Ещё два выстрела. На этот раз мужчина промахнулся. С диким воем он помчался прочь, не разбирая дороги. Прочь от жуткого зрелища, зрелища того, как человек пожирает человека. Ведь ему кажется, что я человек…

Но человек ли я? Когда-то я был им, когда-то невероятно давно. Но потом все изменилось, я перестал быть просто человеком, но стал существом, обреченным на вечную смерть. И тот, второй, он не смог уйти от меня. Его я тоже убил. Только что. Вот оно его тело, лежащее ничком в снегу, растерзанное, как и тело первого человека. Своей смертью они продлили мою жизнь. Продлили эту часть моей непонятной, запутанной, замкнутой на себя жизни…

Стало заметно холоднее. Теперь я точно знал, что нахожусь в вертолете, ведь пол постоянно менял ориентацию в пространстве, наклоняясь то в одну, то в другую сторону. Голова, подобно несущему винту, шла кругом. Я сделал попытку подняться на руках и глянуть, кто управляет летающей машиной, но попытка сия обернулась очередным спазмом в животе и острой вспышкой боли под черепом.

…очередной спазм бросил меня в снег, будто я вместо крови выпил кислоту, нечто вроде тормозной жидкости или электролита. Так не вовремя началась пурга, едва ли могу стоять на ногах, едва ли что-то вижу вокруг. Как-то даже странно: сильная пурга в густом лесу. Обычно в тайге безветренно и тихо даже при сильных атмосферных флуктуациях.

Но надо идти. Куда? Черт его знает, куда… Некий знакомый инстинкт, некое чутье подсказывают мне направление, куда следует держать путь, и нет никаких причине не доверять самому себе и своему чутью. Ведь чутье меня еще не подводило, так?..

Я затруднился бы сказать, долго ли продолжался полет. Находясь в бреду, в объятиях странных и страшных галлюцинаций, я не сразу понял, что вертолет сел, а двигатель его выключен. По инерции винт продолжал с затуханием гудеть и резать холодный воздух.

Сильные руки опять сгребли меня, потащили куда-то, и вскоре я ощутил тепло.

…похоже, я опять валялся в снегу, пока не закончилась пурга. А теперь ощущаю тепло: кто-то перенес меня из зимнего леса в жилое помещение. Их опять, видимо, двое. Какие-нибудь лесники или егеря…

– Давай-давай, Витёк. Черт, приди же в себя, проклятый урод!

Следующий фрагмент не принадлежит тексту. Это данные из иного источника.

===== src/flat_wrapper.sv =====
// flat-port wrapper written by rule: the top's interface ports become plain ports
module regfile_sb_flat 
#(
  parameter int DATA_W   = 8,
  parameter int ADDR_W   = 3,
  parameter int ZERO_REG = 0
)
  (clk, reset, bus_rd1_addr, bus_rd2_addr, bus_wr_en, bus_wr_addr, bus_wr_data, bus_alloc_en, bus_alloc_addr, bus_dbg_addr, bus_rd1_data, bus_rd2_data, bus_hazard, bus_ready, bus_dbg_data);
  regfile_sb_if #(.DATA_W(DATA_W), .ADDR_W(ADDR_W)) bus_i ();
  input  logic clk;
  input  logic reset;
  input wire logic [$bits(bus_i.rd1_addr)-1:0] bus_rd1_addr;
  input wire logic [$bits(bus_i.rd2_addr)-1:0] bus_rd2_addr;
  input wire logic [$bits(bus_i.wr_en)-1:0] bus_wr_en;
  input wire logic [$bits(bus_i.wr_addr)-1:0] bus_wr_addr;
  input wire logic [$bits(bus_i.wr_data)-1:0] bus_wr_data;
  input wire logic [$bits(bus_i.alloc_en)-1:0] bus_alloc_en;
  input wire logic [$bits(bus_i.alloc_addr)-1:0] bus_alloc_addr;
  input wire logic [$bits(bus_i.dbg_addr)-1:0] bus_dbg_addr;
  output wire logic [$bits(bus_i.rd1_data)-1:0] bus_rd1_data;
  output wire logic [$bits(bus_i.rd2_data)-1:0] bus_rd2_data;
  output wire logic [$bits(bus_i.hazard)-1:0] bus_hazard;
  output wire logic [$bits(bus_i.ready)-1:0] bus_ready;
  output wire logic [$bits(bus_i.dbg_data)-1:0] bus_dbg_data;
  assign bus_i.rd1_addr = bus_rd1_addr;
  assign bus_i.rd2_addr = bus_rd2_addr;
  assign bus_i.wr_en = bus_wr_en;
  assign bus_i.wr_addr = bus_wr_addr;
  assign bus_i.wr_data = bus_wr_data;
  assign bus_i.alloc_en = bus_alloc_en;
  assign bus_i.alloc_addr = bus_alloc_addr;
  assign bus_i.dbg_addr = bus_dbg_addr;
  assign bus_rd1_data = bus_i.rd1_data;
  assign bus_rd2_data = bus_i.rd2_data;
  assign bus_hazard = bus_i.hazard;
  assign bus_ready = bus_i.ready;
  assign bus_dbg_data = bus_i.dbg_data;
  regfile_sb #(.DATA_W(DATA_W), .ADDR_W(ADDR_W), .ZERO_REG(ZERO_REG)) u_core (.clk(clk), .reset(reset), .bus(bus_i));
endmodule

Голос был знакомый. Георгий Виссарионович.

Я испустил стон, но все еще боялся открывать глаза.

…они что-то говорят. «Может, это кто из геологов? На севере их станция, и…». Молодой голос. Незнакомый. Впрочем, какая разница? «Не геолог это, сынок. Как не охотник, не браконьер и не ревизор из Центра». Второй голос принадлежит старику. Хм, это интересно. Старик говорит таким тоном, будто наверняка знает, кто перед ним лежит. Очень даже интересно. «Но кто тогда? Интурист?» Что-то вроде этого, человече… «Он даже не человек…» Это точно. Впрочем, я и сам догадался, что не принадлежу к расе людей. Ну, во всяком случае, ныне не принадлежу – определенно…

Георгий Виссарионович стянул с меня одежду и принялся растирать тело. Прежде всего – ноги и руки. Он бормотал проклятия и покашливал.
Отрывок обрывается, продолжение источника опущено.